» **Available records**
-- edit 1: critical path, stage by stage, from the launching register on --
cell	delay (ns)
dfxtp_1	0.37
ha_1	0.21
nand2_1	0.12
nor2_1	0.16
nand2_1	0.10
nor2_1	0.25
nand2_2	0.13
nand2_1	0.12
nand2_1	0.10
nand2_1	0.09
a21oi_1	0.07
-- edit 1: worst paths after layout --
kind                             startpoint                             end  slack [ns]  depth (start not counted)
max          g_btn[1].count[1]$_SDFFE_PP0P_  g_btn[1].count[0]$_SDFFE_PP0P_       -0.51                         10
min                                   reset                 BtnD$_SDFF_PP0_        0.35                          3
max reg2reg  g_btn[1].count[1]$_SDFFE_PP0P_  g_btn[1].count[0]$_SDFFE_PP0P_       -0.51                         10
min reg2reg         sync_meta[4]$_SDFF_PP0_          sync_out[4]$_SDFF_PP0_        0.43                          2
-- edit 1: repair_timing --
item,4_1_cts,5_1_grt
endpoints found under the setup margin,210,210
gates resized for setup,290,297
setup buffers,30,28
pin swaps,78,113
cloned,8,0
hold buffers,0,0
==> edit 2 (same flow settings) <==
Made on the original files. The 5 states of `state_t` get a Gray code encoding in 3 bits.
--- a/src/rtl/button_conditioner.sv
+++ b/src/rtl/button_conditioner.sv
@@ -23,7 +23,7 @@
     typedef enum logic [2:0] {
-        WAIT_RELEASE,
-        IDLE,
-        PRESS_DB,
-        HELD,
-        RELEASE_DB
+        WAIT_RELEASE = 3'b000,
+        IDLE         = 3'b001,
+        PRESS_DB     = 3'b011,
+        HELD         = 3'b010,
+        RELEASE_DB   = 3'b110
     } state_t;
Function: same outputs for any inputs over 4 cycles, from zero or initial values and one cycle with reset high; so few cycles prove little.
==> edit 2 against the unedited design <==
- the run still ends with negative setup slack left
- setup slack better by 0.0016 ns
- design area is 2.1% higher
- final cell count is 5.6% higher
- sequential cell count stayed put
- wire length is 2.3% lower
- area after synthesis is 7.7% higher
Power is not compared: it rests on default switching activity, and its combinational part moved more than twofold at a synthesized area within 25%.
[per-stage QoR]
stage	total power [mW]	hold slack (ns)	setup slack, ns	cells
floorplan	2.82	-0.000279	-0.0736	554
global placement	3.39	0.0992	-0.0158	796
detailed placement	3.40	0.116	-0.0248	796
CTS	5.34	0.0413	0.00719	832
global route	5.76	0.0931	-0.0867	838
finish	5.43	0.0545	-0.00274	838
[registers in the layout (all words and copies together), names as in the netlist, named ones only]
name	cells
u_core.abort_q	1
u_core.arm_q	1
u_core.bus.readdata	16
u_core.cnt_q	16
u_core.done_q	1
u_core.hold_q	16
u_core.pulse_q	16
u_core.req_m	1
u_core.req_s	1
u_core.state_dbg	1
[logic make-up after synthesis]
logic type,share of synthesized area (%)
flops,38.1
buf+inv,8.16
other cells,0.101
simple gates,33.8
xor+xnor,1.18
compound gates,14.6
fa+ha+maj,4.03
<file path="config.mk">
export PLATFORM = sky130hd
export DESIGN_NAME = writeback_arbiter
export DESIGN_NICKNAME = d
export VERILOG_FILES = /design/src/rtl/wb_pkg.sv /design/src/rtl/wb_load_queue.sv /design/src/rtl/writeback_arbiter.sv
export SDC_FILE = /design/constraint.sdc
export NUM_CORES = 1
export LEC_CHECK = 0
export BUFFER_PORTS_ARGS = -buffer_cell sky130_fd_sc_hd__buf_2
export CORE_UTILIZATION = 30
export CTS_BUF_LIST = sky130_fd_sc_hd__clkbuf_16
export CTS_CLUSTER_SIZE = 10
export DETAILED_ROUTE_END_ITERATION = 8
export PLACE_DENSITY = 0.5
export SLEW_MARGIN = 0
export SYNTH_ARGS = -nofsm -noshare
export SYNTH_HDL_FRONTEND = slang
export SYNTH_SLANG_ARGS = --single-unit
</file>
<file path="constraint.sdc">
create_clock -name clock -period 3.9 [get_ports clock]
set_input_delay 0.78 -clock clock [delete_from_list [all_inputs] [get_ports clock]]
set_output_delay 0.78 -clock clock [all_outputs]
set_load 0.02 [all_outputs]
</file>
<file path="src/rtl/wb_pkg.sv">
// rtl/wb_pkg.sv - shared widths and load-queue entry type for the writeback arbiter
package wb_pkg;
    localparam int XLEN       = 32;
    localparam int REG_ADDR_W = 5;
    localparam int REG_COUNT  = 32;

    typedef struct packed {
        logic [REG_ADDR_W-1:0] rd;
        logic [XLEN-1:0]       data;
        logic                  live;
    } wb_entry_t;
endpackage

</file>
<file path="src/rtl/wb_load_queue.sv">
// rtl/wb_load_queue.sv - in-order load result FIFO with squash-by-rd and pending-destination mask
module wb_load_queue
    import wb_pkg::*;
#(
    parameter int DEPTH = 4
) (
    input  logic                  clock,
    input  logic                  reset,
    input  logic                  i_push,
    input  wb_entry_t             i_push_entry,
    input  logic                  i_pop,
    input  logic                  i_squash_valid,
    input  logic [REG_ADDR_W-1:0] i_squash_rd,
    output wb_entry_t             o_head,
    output logic                  o_empty,
    output logic                  o_full,
    output logic [REG_COUNT-1:0]  o_pending_mask
);
    localparam int PTR_W = $clog2(DEPTH);
    localparam logic [PTR_W:0] FULL_COUNT = (PTR_W+1)'(DEPTH);

    wb_entry_t        r_mem [DEPTH];
    logic [PTR_W-1:0] r_head;
    logic [PTR_W-1:0] r_tail;
    logic [PTR_W:0]   r_count;

    always_ff @(posedge clock) begin
        if (reset) begin
            r_head  <= '0;
            r_tail  <= '0;
            r_count <= '0;
            for (int i = 0; i < DEPTH; i++) begin
                r_mem[i].live <= 1'b0;
            end
        end else begin
            for (int i = 0; i < DEPTH; i++) begin
                if (i_squash_valid && (r_mem[i].rd == i_squash_rd)) begin
                    r_mem[i].live <= 1'b0;
                end
            end
            // Popped slots drop their live bit so the mask can scan every slot blindly.
            if (i_pop) begin
                r_mem[r_head].live <= 1'b0;
                r_head             <= r_head + 1'b1;
            end
            if (i_push) begin
                r_mem[r_tail] <= i_push_entry;
                r_tail        <= r_tail + 1'b1;
            end
            case ({i_push, i_pop})
                2'b10:   r_count <= r_count + 1'b1;
                2'b01:   r_count <= r_count - 1'b1;
                default: r_count <= r_count;
            endcase
        end
    end

    assign o_head  = r_mem[r_head];
    assign o_empty = (r_count == '0);
    assign o_full  = (r_count == FULL_COUNT);

    always_comb begin
        o_pending_mask = '0;
        if (!reset) begin
            for (int i = 0; i < DEPTH; i++) begin
                if (r_mem[i].live) begin
                    o_pending_mask[r_mem[i].rd] = 1'b1;
                end
            end
        end
        o_pending_mask[0] = 1'b0;
    end
endmodule

</file>
<file path="src/rtl/writeback_arbiter.sv">
// rtl/writeback_arbiter.sv - merges ALU and load results onto the single register-file write port
module writeback_arbiter
    import wb_pkg::*;
#(
    parameter int DEPTH = 4,
    parameter int XLEN  = wb_pkg::XLEN
) (
    input  logic                  clock,
    input  logic                  reset,
    input  logic                  i_alu_valid,
    input  logic [REG_ADDR_W-1:0] i_alu_rd,
    input  logic [XLEN-1:0]       i_alu_data,
    input  logic                  i_load_valid,
    output logic                  o_load_ready,
    input  logic [REG_ADDR_W-1:0] i_load_rd,
    input  logic [XLEN-1:0]       i_load_data,
    output logic                  o_rf_write_enable,
    output logic [REG_ADDR_W-1:0] o_rf_addr_rd,
    output logic [XLEN-1:0]       o_rf_data_rd,
    output logic [REG_COUNT-1:0]  o_pending_mask
);
    wb_entry_t w_head;
    wb_entry_t w_push_entry;
    logic      w_empty;
    logic      w_full;
    logic      w_load_fire;
    logic      w_alu_write;
    logic      w_squash_hit;
    logic      w_head_pop;
    logic      w_head_write;
    logic      w_bypass;
    logic      w_discard;
    logic      w_push;

    logic                  r_rf_write_enable;
    logic [REG_ADDR_W-1:0] r_rf_addr_rd;
    logic [XLEN-1:0]       r_rf_data_rd;

    assign o_load_ready = !reset && !w_full;
    assign w_load_fire  = i_load_valid && o_load_ready;
    assign w_alu_write  = i_alu_valid && (i_alu_rd != '0);

    // A same-cycle load to the ALU's rd is older, so its value is dead on arrival.
    assign w_squash_hit = w_alu_write && w_load_fire && (i_load_rd == i_alu_rd);

    // Dead heads drain even under ALU traffic; live heads wait for a free slot.
    assign w_head_pop   = !w_empty && (!w_head.live || !i_alu_valid);
    assign w_head_write = w_head_pop && w_head.live;
    assign w_bypass     = w_load_fire && w_empty && !i_alu_valid && (i_load_rd != '0);
    assign w_discard    = w_empty && w_squash_hit;
    assign w_push       = w_load_fire && !w_bypass && !w_discard;

    assign w_push_entry = '{rd: i_load_rd, data: i_load_data,
                            live: !w_squash_hit && (i_load_rd != '0)};

    wb_load_queue #(.DEPTH(DEPTH)) u_load_queue (
        .clock          (clock),
        .reset          (reset),
        .i_push         (w_push),
        .i_push_entry   (w_push_entry),
        .i_pop          (w_head_pop),
        .i_squash_valid (w_alu_write),
        .i_squash_rd    (i_alu_rd),
        .o_head         (w_head),
        .o_empty        (w_empty),
        .o_full         (w_full),
        .o_pending_mask (o_pending_mask)
    );

    always_ff @(posedge clock) begin
        if (reset) begin
            r_rf_write_enable <= 1'b0;
            r_rf_addr_rd      <= '0;
            r_rf_data_rd      <= '0;
        end else begin
            r_rf_write_enable <= w_alu_write || w_head_write || w_bypass;
            if (w_alu_write) begin
                r_rf_addr_rd <= i_alu_rd;
                r_rf_data_rd <= i_alu_data;
            end else if (w_head_write) begin
                r_rf_addr_rd <= w_head.rd;
                r_rf_data_rd <= w_head.data;
            end else if (w_bypass) begin
                r_rf_addr_rd <= i_load_rd;
                r_rf_data_rd <= i_load_data;
            end
        end
    end

    assign o_rf_write_enable = r_rf_write_enable;
    assign o_rf_addr_rd      = r_rf_addr_rd;
    assign o_rf_data_rd      = r_rf_data_rd;
endmodule

</file>
==> impl_metrics.toml, run 1 <==
[sta]
skew_ns = 0.0221
finalHoldViolCount = 0
relSlewSlack_pct = 21.2
rsz0062_at_grt = "no"
max_freq_ghz = 0.324
fin_crit_ns = 3.09
drv_slew = 0
worstMarginPinSlew_ns = 1.18
setup_tns_ns = 0
whs_ns = 0.449
post-route-period-util_pct = 79.2
setup-violations-final = 0

[final_layout]
syn_to_final_growth_pct = 18.4
fin_nets = 999
layout-drive-gt1-share_pct = 26.6
fill_cells = 3141

[min_path]
hold_end = "o_rf_data_rd[8]"
holdPathStages = 2
hp-class = "reg -> reg"
min_from = "o_rf_data_rd[8]"

[detailed_routing]
via_count = 6982
drt_drc_violations_left = 0
totalWireLength_mm = 26.5
final_antenna_net_count = 0
drt-initial-drc-count = 565
routedWlPerCell_um = 20.0
detail_route.first_pass.iterations = 6
viasPerCell = 5.26

[logic_synthesis]
ys_types = 52
synth_top_area_share_pct = 47.4
synth_ff_type = "edfxtp_1"
synth_edf_count = 152
syn_nets = 879
ys_async_sr_fraction_pct = 0
synthTopCellsByArea = "edfxtp_1 47%, dfxtp_1 9.8%, mux4_2 8.9%"
synth-seq-cells = 199
syn-cell-area_sq_um = 9620
syn_area_per_cell_sq_um = 12.2
synth_warnings = 0
yosysSeqAreaShare_pct = 57.2
syn_inst = 791
yosys.area.top_type = "edfxtp_1"

[place]
place.gp.congestion = 0.827
io_buffers = 147
dp_hpwl_mm = 17.3

[floorplanning]
rows = 65
fp.dieH_um = 181
die_width_um = 181
initial_utilization_pct = 30.5
die_area_sq_um = 32800
core-area_sq_um = 31600
io_pins = 149

[flow_run]
drv_cap = 0

[critical_path]
reg2reg_from = "u_load_queue.r_mem[0][0]"
start_kind = "register"
cpMaxStageDelayCell = "a21oi_1"
r2r_cells = 8
crit_top_cell = "a21oi_1"
crit_path_end_kind = "register"
critical_path_arrival_ns = 3.44
r2r_slack_ns = 0.81
r2r-end = "u_load_queue.r_count[2]"
crit_type = "reg -> reg"
path_cells = "mux4_2 -> a21oi_1 -> ha_1 -> inv_1 -> fa_1 -> xor2_1 -> or3_1 -> a21oi_1"
crit_fanout = 8
cp_slowest_stage_delay_ns = 0.59
crit_required_ns = 4.26

[power]
power_density_nw_per_um2 = 523
p_leak_uw = 0.00405
peakVddDrop_v = 0.000306

[grt]
grt_util_met2_pct = 27.4
grt_use_total_pct = 16.3
grt-busiest-layer = "met2"
grt_max_degree = 80
grt_pass1_vias = 6971
grt_util_met3_pct = 2.92
antenna_found_initial = 4
grtUsageMet1_pct = 21.2
grt_overflow_total = 0
grt_pass1_wl_mm = 41.0

[clock_tree]
ctsResizeCount = 0
cts_num_sinks = 199
cts_tree = "yes"
clk-insertion-delay-late_ns = 0.44
cts_root_buf = "clkbuf_16"
cts_made_buffers = 17
hold_buffers = 0
cts-htree-levels = 4
clkTransAtPathRegs_ns = 0.07
post-cts-setup-buffers = 0
clock_path_buffers = 2

[outcome]
outcome = "finished, final reports clean"
==> metrics by stage <==
stage	power (uW)	instance area (sq um)	utilization, %	std cells	worst slack, ns
finish	5960	11400	36.1	1327	0.813
global route	6260	11400	36.1	1327	0.577
CTS	6040	11400	36.1	1326	0.796
detailed placement	4260	10800	34.2	1294	0.732
global placement	4260	10800	34.2	1294	0.767
floorplan	3780	9620	-	791	0.543
==> cells in the final DEF, fill, tap and decap left out, drive strengths merged, types with 4 or more instances in the layout <==
cell type,Yosys,final
a22o,5,5
nor4,4,4
and2,6,6
a2bb2oi,5,5
a22oi,23,23
clkinv,0,6
ha,9,9
a221oi,17,17
xor2,13,13
nand2,79,79
nand3b,7,7
dfxtp,47,47
clkbuf,41,17
nand3,12,12
nor3b,14,14
mux2i,5,5
mux4,38,38
nor3,40,40
inv,11,16
o22ai,15,15
xnor2,15,15
a211o,32,32
buf,22,164
edfxtp,152,152
and3,11,11
o21ai,4,4
nor2,75,75
and3b,4,4
a2111o,4,4
a21oi,55,55
==> Yosys cell counts (12+ instances only) <==
cell type / n
o22ai_1: 15
nand2_1: 79
nor2_1: 75
nand3_1: 12
dfxtp_1: 47
edfxtp_1: 152
nor3_1: 40
a21oi_1: 55
nor3b_1: 14
a22oi_1: 23
mux4_2: 38
a221oi_1: 17
clkbuf_1: 40
a211o_1: 32
buf_2: 16
xnor2_1: 15
xor2_1: 13
==> power by group <==
part / leakage [uW] / switching, uW / internal, uW
Clock: 0.000298 / 772 / 1000
Combinational: 0.00198 / 910 / 691
Sequential: 0.00177 / 112 / 2470
Total: 0.00405 / 1790 / 4160
==> critical path, delay by kind of cell (launching register included) <==
family / cells / cell delay, ns
AOI/OAI and AO/OA: 2 / 0.73
adders and majority gates: 2 / 0.66
muxes: 1 / 0.57
DFF: 1 / 0.53
and+or+nand+nor: 1 / 0.31
xor gates and xnor gates: 1 / 0.15
buffers and inverters: 1 / 0.06
==> state kept, by name, summed over array words and instances, names as in the netlist, named ones only <==
| register | flops |
|---|---|
| u_load_queue.r_mem | 152 |
| o_rf_data_rd | 32 |
| o_rf_addr_rd | 5 |
| u_load_queue.r_count | 3 |
| u_load_queue.r_head | 2 |
| u_load_queue.r_tail | 2 |
| o_rf_write_enable | 1 |
==> how the worst max path moves through the flow <==
| stage | from | end | cells after the start |
|---|---|---|---|
| 2_1_floorplan | i_alu_rd[3] | u_load_queue.r_mem[0][0] | 6 |
| 3_3_place_gp | i_alu_rd[1] | o_rf_addr_rd[2] | 8 |
| 3_5_place_dp | i_alu_rd[1] | u_load_queue.r_count[2] | 12 |
| 4_1_cts | u_load_queue.r_mem[0][0] | u_load_queue.r_count[2] | 8 |
| 5_1_grt | u_load_queue.r_mem[0][0] | u_load_queue.r_count[2] | 8 |
| 6_report | u_load_queue.r_mem[0][0] | u_load_queue.r_count[2] | 8 |
==> cells by family (layout without fill, tap and decap cells) <==
group | count (synthesis) | count (layout) | share of synthesized area [%]
simple gates | 266 | 266 | 13.2
flops | 199 | 199 | 57.2
compound gates | 170 | 170 | 12.7
buf+inv | 74 | 207 | 3.46
mux | 43 | 43 | 9.42
xor+xnor | 28 | 28 | 2.55
fa+ha+maj | 10 | 10 | 1.38
other cells | 1 | 2 | 0.0390
==> final cells by class <==
class | count | area [sq um] | area share, %
clock inverter | 15 | 164 | 1.44
tap | 402 | 503 | 4.42
inverter | 11 | 41.3 | 0.363
antenna | 1 | 2.50 | 0.0220
clock buffer | 17 | 425 | 3.74
timing repair buffer | 164 | 938 | 8.24
sequential | 199 | 5510 | 48.4
multi-input combinational | 518 | 3800 | 33.4
==> metal layers <==
layer	vias to the layer above	wire length [um]
li1	3260	-
met1	3470	11900
met2	214	12800
met3	32	1320
met4	6	395
met5	-	41
(Power assumes the default switching activity.)
==> run 2, diff against run 1 <==
--- a/config.mk
+++ b/config.mk
@@ -5,12 +5,13 @@
 export SDC_FILE = /design/constraint.sdc
 export NUM_CORES = 1
 export LEC_CHECK = 0
+export ABC_AREA = 1
 export BUFFER_PORTS_ARGS = -buffer_cell sky130_fd_sc_hd__buf_2
 export CORE_UTILIZATION = 30
 export CTS_BUF_LIST = sky130_fd_sc_hd__clkbuf_16
 export CTS_CLUSTER_SIZE = 10
 export DETAILED_ROUTE_END_ITERATION = 8
-export PLACE_DENSITY = 0.5
+export PLACE_DENSITY = 0.51
 export SLEW_MARGIN = 0
 export SYNTH_ARGS = -nofsm -noshare
 export SYNTH_HDL_FRONTEND = slang
==> constraint.sdc (replaced) <==
create_clock -name clock -period 2.8 [get_ports clock]
set_input_delay 0.56 -clock clock [delete_from_list [all_inputs] [get_ports clock]]
set_output_delay 0.56 -clock clock [all_outputs]
set_load 0.02 [all_outputs]
==> impl_metrics.toml, run 2 <==
[logic_synthesis]
syn_nets = 1439
synth_top_area_share_pct = 42.2
syn_inst = 1351
synth_warnings = 0
ys_async_sr_fraction_pct = 0
synth-seq-cells = 199
synth_ff_type = "edfxtp_1"
synthTopCellsByArea = "edfxtp_1 42%, nand2_1 15%, dfxtp_1 8.7%"
yosysSeqAreaShare_pct = 50.9
yosys.area.top_type = "edfxtp_1"
synthTopCellsByCount = "420 x nand2_1, 157 x inv_1, 152 x edfxtp_1"
syn-cell-area_sq_um = 10800
syn_area_per_cell_sq_um = 8.00
yosysMostFrequentCell = "nand2_1"
ys_types = 31
synth_edf_count = 152

[sta]
relSlewSlack_pct = 55.2
worstMarginPinSlew_ns = 0.672
setup-violations-final = 0
skew_ns = 0.00957
setup_tns_ns = 0
drv_slew = 0
max_freq_ghz = 0.367
fin_crit_ns = 2.73
post-route-period-util_pct = 97.4
finalHoldViolCount = 0

[power]
power_density_nw_per_um2 = 741
power_frac_comb_pct = 32.7
share_clk_of_total_power_pct = 28.2
p_leak_uw = 0.00559
switching_share_pct = 36.6
seq_power_share_pct = 39.1
switchingPower_uw = 3450
intPower_uw = 5970
finalPower_uw = 9420
peakVddDrop_v = 0.000472

[grt]
antenna_found_initial = 4
grt_pass1_wl_mm = 52.4
grt_pass1_vias = 9012
grt_use_total_pct = 18.8
grt_overflow_total = 0
grt_max_degree = 59

[clock_tree]
cts_tree = "yes"
cts-htree-levels = 4
cts_root_buf = "clkbuf_16"
cts_made_buffers = 17
cts_num_sinks = 199
clk-insertion-delay-late_ns = 0.43
post-cts-setup-buffers = 0
clkTransAtPathRegs_ns = 0.07
clock_path_buffers = 2

[detailed_routing]
via_count = 9542
viasPerCell = 4.90
detail_route.first_pass.iterations = 5
drt-initial-drc-count = 739
routedWlPerCell_um = 17.7
totalWireLength_mm = 34.4
final_antenna_net_count = 0
drt_drc_violations_left = 0

[critical_path]
crit_fanout = 8
crit_type = "reg -> out"
crit_path_end_kind = "output port"
critical_path_arrival_ns = 2.17
start_kind = "register"
crit_required_ns = 2.24

[final_layout]
fill_cells = 3715
layout-drive-gt1-share_pct = 17.6
top_register = "u_load_queue.r_mem"
fin_nets = 1561
layout_common_cells = "420 x nand2_1, 155 x inv_1, 152 x edfxtp_1"
syn_to_final_growth_pct = 17.7
fin_area_sq_um = 12700
largest_register_ffs = 152
layout_commonest_cell = "nand2_1"

[outcome]
outcome = "finished, final reports clean"

[floorplanning]
io_pins = 149
core-area_sq_um = 35500
die_area_sq_um = 36800
die_width_um = 192
rows = 69
fp.dieH_um = 192
initial_utilization_pct = 30.5

[place]
placed_cell_area_sq_um = 12100
io_buffers = 147
dp_hpwl_mm = 22.7
place.gp.congestion = 0.954

[min_path]
hp-class = "in -> reg"

[flow_run]
drv_cap = 0
[run 2: stage by stage]
stage | std cells | setup WS [ns] | util [%] | hold WS (ns)
final | 1948 | 0.0716 | 35.9 | 0.356
after global routing | 1948 | -0.0260 | 35.9 | 0.347
after CTS | 1947 | 0.0253 | 35.8 | 0.337
after detailed placement | 1915 | 0.214 | 34.0 | 0.509
after global placement | 1915 | 0.193 | 34.0 | 0.513
after floorplan | 1351 | 0.236 | - | 0.479
[run 2: worst max-delay path, cell delays in order, from the launching register on]
cell	delay (ns)
edfxtp_1	0.61
inv_1	0.15
nor3_1	0.32
inv_1	0.11
o22ai_1	0.13
nor2_1	0.10
a21oi_1	0.13
buf_2	0.18
[run 2: cell families (layout without fill, tap and decap cells)]
group | after synthesis | in the layout | share of synthesized area (%)
fa+ha+maj | 10 | 10 | 1.23
buf+inv | 257 | 392 | 9.96
simple gates | 747 | 747 | 30.1
compound gates | 121 | 121 | 6.47
flops | 199 | 199 | 50.9
xor+xnor | 16 | 16 | 1.30
other cells | 1 | 2 | 0.0347
[run 2: what timing repair did]
action	4_1_cts	5_1_grt
setup endpoints to repair	1	8
hold buffers	0	0
pin swaps	0	0
gates resized for setup	1	5
[run 2: cell type report]
type / instances / area [sq um] / area share (%)
clock buffers: 17 / 425 / 3.34
inverters: 168 / 631 / 4.96
clock inverters: 15 / 210 / 1.65
well taps: 461 / 577 / 4.53
diodes: 1 / 2.50 / 0.0197
flip-flops and latches: 199 / 5510 / 43.3
multi-input cells: 895 / 4260 / 33.5
repair buffers: 192 / 1110 / 8.73
[run 2: worst paths after layout]
check,startpoint,endpoint,slack (ns),cells after the start
max reg2reg,u_load_queue.r_count[1],u_load_queue.r_count[2],0.57,13
min,i_load_data[17],u_load_queue.r_mem[3][18],0.36,1
max,u_load_queue.r_mem[0][37],o_pending_mask[25],0.07,7
min reg2reg,u_load_queue.r_count[1],u_load_queue.r_count[1],0.53,2
[run 2: metal layers]
metal	part of all wire, %	track usage (%)
met4	1.4	4.67
met5	0.11	0
met3	5.0	2.96
met1	46	25.5
met2	47	31.1
[run 2: power by group through the flow]
stage               clock, uW  combinational [uW]  sequential, uW
CTS                      2720                3100            3680
finish                   2660                3080            3680
global placement            0                3080            3740
global route             2820                3450            3710
floorplan                   0                2000            3810
detailed placement          0                3090            3740
==> run 3, diff against run 2 <==
==> constraint.sdc (replaced) <==
create_clock -name clock -period 2.8 [get_ports clock]
set_input_delay 0.56 -clock clock [delete_from_list [all_inputs] [get_ports clock]]
set_output_delay 0.56 -clock clock [all_outputs]
set_load 0.1 [all_outputs]
==> impl_metrics.toml, run 3 (synthesized netlist as in run 2, its figures left out) <==
[clock_tree]
cts-htree-levels = 4
clkTransAtPathRegs_ns = 0.07
cts_made_buffers = 17
cts_tree = "yes"
cts_num_sinks = 199
cts_root_buf = "clkbuf_16"
clock_path_buffers = 2
clk-insertion-delay-late_ns = 0.44
hold_buffers = 0

[detailed_routing]
routedWlPerCell_um = 17.1
drt_drc_violations_left = 0
detail_route.first_pass.iterations = 5
viasPerCell = 4.85
drt-initial-drc-count = 550
final_antenna_net_count = 0
totalWireLength_mm = 33.5
via_count = 9506

[sta]
skew_ns = 0.0104
setup-violations-final = 0
finalHoldViolCount = 0
layout_setup_ws_ns = 0.0490
relSlewSlack_pct = 49.6
post-route-period-util_pct = 98.2
max_freq_ghz = 0.364
rsz0062_at_grt = "yes"
worstMarginPinSlew_ns = 0.756
drv_slew = 0
fin_crit_ns = 2.75

[grt]
grt_pass1_wl_mm = 51.2
grt_overflow_total = 0
grt_max_degree = 65
grt_use_total_pct = 18.4
grt_pass1_vias = 8833
antenna_found_initial = 3

[critical_path]
crit_fanout = 7
path_cells = "inv_1 -> nor3_1 -> nand2_1 -> a21oi_2 -> buf_4"
critical_path_arrival_ns = 2.19
crit_required_ns = 2.24
crit_family = "flip-flops"
crit_type = "reg -> out"
crit_path_end_kind = "output port"
crit_buf_inv = 2
cp_slowest_stage_delay_ns = 0.59
cpMaxStageDelayCell = "edfxtp_1"
r2r_slack_ns = 0.48
r2r_cells = 15
start_kind = "register"
r2r-end = "u_load_queue.r_count[2]"

[floorplanning]
die_area_sq_um = 36800
initial_utilization_pct = 30.5
io_pins = 149
die_width_um = 192
core-area_sq_um = 35500
fp.dieH_um = 192
rows = 69

[min_path]
hp-class = "in -> reg"
min_from = "i_load_data[21]"
hold_end = "u_load_queue.r_mem[3][22]"
holdPathStages = 1

[final_layout]
fin_cells = 1959
fin_nets = 1572
layout_commonest_cell = "nand2_1"
layout-drive-gt1-share_pct = 20.2
layout_common_cells = "420 x nand2_1, 156 x inv_1, 152 x edfxtp_1"
syn_to_final_growth_pct = 20.6
largest_register_ffs = 152
top_register = "u_load_queue.r_mem"

[place]
post-place-ws_ns = 0.174
io_buffers = 147
dp_hpwl_mm = 22.2
place.gp.congestion = 0.914
place_inst = 1915

[power]
p_leak_uw = 0.00560
seq_power_share_pct = 36.4
power_density_nw_per_um2 = 769
intPower_uw = 5740
switching_share_pct = 42.7
peakVddDrop_v = 0.000419
share_clk_of_total_power_pct = 24.0
power_frac_comb_pct = 39.5
switchingPower_uw = 4280
finalPower_uw = 10000

[flow_run]
drv_cap = 0

[outcome]
outcome = "finished, final reports clean"
run 3: cell count changes in the layout (fill, tap and decap cells not counted), sizes merged:
cell / change
buf: +8
clkinv: +5
bufinv: -3
clkbuf: +3
inv: -3
clkinvlp: +1
run 3: area by class of cell:
type	instances	area, sq um
clock inverter	15	139
antenna	1	2.50
clock buffer	17	425
fill	3651	22500
inverter	168	631
sequential	199	5510
tap	461	577
multi-input combinational	895	4430
timing repair buffer	203	1320
run 3: power groups by stage:
stage	Clock, uW	Sequential, uW	Combinational [uW]
after floorplan	0	4550	2100
after global placement	0	3710	3930
after detailed placement	0	3720	3950
after CTS	2460	3650	3980
after global routing	2580	3680	4340
final	2410	3650	3970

» **Problem details**
Tally the lines of the material in which the word "higher" appears. Output the count alone.

» **Answer to this exercise**
3